- AIM OF THE EXERCISE: Scan each line of the records for the word "else" and extract the ones that have it.

- DATA SUPPLIED:

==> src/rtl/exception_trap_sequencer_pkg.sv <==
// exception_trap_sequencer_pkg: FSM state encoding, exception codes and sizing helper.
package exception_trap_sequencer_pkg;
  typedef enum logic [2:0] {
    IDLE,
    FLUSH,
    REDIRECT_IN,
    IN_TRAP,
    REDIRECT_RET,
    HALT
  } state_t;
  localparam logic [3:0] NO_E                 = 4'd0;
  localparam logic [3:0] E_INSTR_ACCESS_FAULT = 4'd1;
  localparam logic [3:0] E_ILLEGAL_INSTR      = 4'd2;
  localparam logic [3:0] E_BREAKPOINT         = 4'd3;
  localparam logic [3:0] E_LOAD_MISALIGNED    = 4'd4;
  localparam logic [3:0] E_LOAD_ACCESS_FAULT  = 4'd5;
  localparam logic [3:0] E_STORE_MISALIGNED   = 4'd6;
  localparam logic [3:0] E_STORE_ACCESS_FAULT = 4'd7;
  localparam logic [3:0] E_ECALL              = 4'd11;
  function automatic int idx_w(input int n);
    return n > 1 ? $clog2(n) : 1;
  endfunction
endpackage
* * *
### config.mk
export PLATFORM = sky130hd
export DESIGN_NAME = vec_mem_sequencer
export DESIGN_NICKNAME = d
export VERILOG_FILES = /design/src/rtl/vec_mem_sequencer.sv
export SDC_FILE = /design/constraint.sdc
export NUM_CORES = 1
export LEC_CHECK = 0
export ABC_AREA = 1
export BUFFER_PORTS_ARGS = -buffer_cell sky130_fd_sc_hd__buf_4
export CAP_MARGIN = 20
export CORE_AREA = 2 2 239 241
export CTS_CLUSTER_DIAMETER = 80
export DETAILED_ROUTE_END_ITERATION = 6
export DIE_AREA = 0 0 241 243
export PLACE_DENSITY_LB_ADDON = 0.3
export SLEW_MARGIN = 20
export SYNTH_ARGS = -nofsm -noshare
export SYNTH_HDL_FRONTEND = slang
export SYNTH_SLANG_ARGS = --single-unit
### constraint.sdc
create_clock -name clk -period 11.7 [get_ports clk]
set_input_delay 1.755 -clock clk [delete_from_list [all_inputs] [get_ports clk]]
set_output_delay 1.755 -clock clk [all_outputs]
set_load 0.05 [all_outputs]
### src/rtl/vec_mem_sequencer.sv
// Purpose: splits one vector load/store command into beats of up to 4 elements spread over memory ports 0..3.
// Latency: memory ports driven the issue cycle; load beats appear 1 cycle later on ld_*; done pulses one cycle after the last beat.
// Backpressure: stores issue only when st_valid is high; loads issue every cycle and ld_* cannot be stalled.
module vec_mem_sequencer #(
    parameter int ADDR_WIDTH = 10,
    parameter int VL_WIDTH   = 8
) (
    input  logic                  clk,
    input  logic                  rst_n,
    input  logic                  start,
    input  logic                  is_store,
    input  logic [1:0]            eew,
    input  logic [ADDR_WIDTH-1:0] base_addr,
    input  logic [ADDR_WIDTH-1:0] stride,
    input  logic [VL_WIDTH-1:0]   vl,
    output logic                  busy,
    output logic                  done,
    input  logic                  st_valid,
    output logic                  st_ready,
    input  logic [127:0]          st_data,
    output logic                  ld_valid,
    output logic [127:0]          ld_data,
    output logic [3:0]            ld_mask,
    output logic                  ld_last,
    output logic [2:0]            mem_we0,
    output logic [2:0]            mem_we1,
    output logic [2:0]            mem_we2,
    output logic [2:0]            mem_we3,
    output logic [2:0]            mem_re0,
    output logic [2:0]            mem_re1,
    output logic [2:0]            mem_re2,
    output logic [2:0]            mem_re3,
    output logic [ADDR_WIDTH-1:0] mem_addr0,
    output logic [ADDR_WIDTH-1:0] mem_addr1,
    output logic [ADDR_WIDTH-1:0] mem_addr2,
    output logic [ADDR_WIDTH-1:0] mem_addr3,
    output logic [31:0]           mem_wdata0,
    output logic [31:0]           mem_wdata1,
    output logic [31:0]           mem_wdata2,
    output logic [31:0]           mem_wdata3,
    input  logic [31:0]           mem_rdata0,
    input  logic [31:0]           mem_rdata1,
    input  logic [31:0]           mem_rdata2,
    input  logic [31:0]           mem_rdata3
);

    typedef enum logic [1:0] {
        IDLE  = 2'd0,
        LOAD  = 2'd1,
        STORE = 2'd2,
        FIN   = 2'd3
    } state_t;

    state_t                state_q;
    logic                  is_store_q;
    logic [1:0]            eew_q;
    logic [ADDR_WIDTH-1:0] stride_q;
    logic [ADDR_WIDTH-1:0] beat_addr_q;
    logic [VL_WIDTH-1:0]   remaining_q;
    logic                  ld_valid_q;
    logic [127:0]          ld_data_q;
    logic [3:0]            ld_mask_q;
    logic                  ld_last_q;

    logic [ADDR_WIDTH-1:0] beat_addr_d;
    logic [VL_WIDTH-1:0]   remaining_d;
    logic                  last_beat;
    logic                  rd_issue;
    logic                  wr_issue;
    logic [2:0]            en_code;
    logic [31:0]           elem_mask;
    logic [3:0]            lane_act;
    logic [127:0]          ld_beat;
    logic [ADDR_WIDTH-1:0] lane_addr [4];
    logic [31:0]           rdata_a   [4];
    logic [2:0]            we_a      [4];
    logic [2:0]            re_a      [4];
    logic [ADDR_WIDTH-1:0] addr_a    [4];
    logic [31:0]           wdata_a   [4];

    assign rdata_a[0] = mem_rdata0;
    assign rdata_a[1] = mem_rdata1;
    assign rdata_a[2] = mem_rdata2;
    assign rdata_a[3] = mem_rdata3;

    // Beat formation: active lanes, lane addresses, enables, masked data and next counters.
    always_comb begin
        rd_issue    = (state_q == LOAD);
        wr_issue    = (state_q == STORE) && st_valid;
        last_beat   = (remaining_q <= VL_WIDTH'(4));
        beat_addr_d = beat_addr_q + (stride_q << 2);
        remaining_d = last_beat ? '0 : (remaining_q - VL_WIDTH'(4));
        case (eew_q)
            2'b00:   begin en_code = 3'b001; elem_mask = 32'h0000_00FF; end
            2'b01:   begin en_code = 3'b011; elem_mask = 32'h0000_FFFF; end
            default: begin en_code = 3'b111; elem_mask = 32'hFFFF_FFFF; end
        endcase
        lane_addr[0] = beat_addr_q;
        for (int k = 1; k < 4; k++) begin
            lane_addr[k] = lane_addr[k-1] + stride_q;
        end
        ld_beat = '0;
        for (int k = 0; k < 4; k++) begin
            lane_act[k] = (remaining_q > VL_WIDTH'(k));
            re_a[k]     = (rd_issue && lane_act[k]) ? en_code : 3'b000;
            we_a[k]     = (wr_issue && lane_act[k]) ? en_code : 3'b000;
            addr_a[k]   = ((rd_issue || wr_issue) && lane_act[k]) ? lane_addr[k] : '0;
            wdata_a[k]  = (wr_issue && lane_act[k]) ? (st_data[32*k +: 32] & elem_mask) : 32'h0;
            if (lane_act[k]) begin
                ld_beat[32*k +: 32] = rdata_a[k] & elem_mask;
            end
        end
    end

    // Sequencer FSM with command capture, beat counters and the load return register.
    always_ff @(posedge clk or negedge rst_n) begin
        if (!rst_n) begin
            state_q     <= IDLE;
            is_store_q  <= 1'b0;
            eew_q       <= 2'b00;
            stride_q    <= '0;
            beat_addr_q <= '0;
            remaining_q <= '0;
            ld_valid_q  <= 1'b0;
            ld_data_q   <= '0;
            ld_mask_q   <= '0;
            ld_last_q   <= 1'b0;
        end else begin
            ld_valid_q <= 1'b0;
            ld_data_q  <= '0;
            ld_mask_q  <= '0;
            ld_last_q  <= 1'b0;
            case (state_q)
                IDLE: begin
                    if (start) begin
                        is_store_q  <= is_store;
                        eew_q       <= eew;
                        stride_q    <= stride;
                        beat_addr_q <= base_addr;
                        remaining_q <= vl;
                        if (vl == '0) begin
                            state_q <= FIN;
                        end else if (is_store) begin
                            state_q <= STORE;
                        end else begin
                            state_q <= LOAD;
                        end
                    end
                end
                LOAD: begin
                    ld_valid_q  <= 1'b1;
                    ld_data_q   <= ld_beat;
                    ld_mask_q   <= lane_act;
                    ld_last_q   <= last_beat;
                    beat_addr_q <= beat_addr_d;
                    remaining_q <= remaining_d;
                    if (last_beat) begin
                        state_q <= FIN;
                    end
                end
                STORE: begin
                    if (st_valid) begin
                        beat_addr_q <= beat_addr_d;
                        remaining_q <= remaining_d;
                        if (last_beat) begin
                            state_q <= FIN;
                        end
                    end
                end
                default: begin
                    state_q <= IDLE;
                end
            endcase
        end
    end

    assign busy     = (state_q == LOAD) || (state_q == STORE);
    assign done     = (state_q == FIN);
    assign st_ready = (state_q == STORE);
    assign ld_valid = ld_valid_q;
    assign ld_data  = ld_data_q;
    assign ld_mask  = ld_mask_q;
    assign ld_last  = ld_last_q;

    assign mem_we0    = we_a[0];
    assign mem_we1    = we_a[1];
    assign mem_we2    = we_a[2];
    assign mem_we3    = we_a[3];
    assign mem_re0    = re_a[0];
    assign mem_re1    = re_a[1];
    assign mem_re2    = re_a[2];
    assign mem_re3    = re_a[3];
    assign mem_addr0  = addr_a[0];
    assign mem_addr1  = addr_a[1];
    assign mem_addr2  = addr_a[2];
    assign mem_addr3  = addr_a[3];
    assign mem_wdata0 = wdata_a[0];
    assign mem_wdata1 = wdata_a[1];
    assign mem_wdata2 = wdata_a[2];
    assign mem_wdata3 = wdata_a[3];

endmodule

- YOUR RESPONSE:
        end else begin
                        end else if (is_store) begin
                        end else begin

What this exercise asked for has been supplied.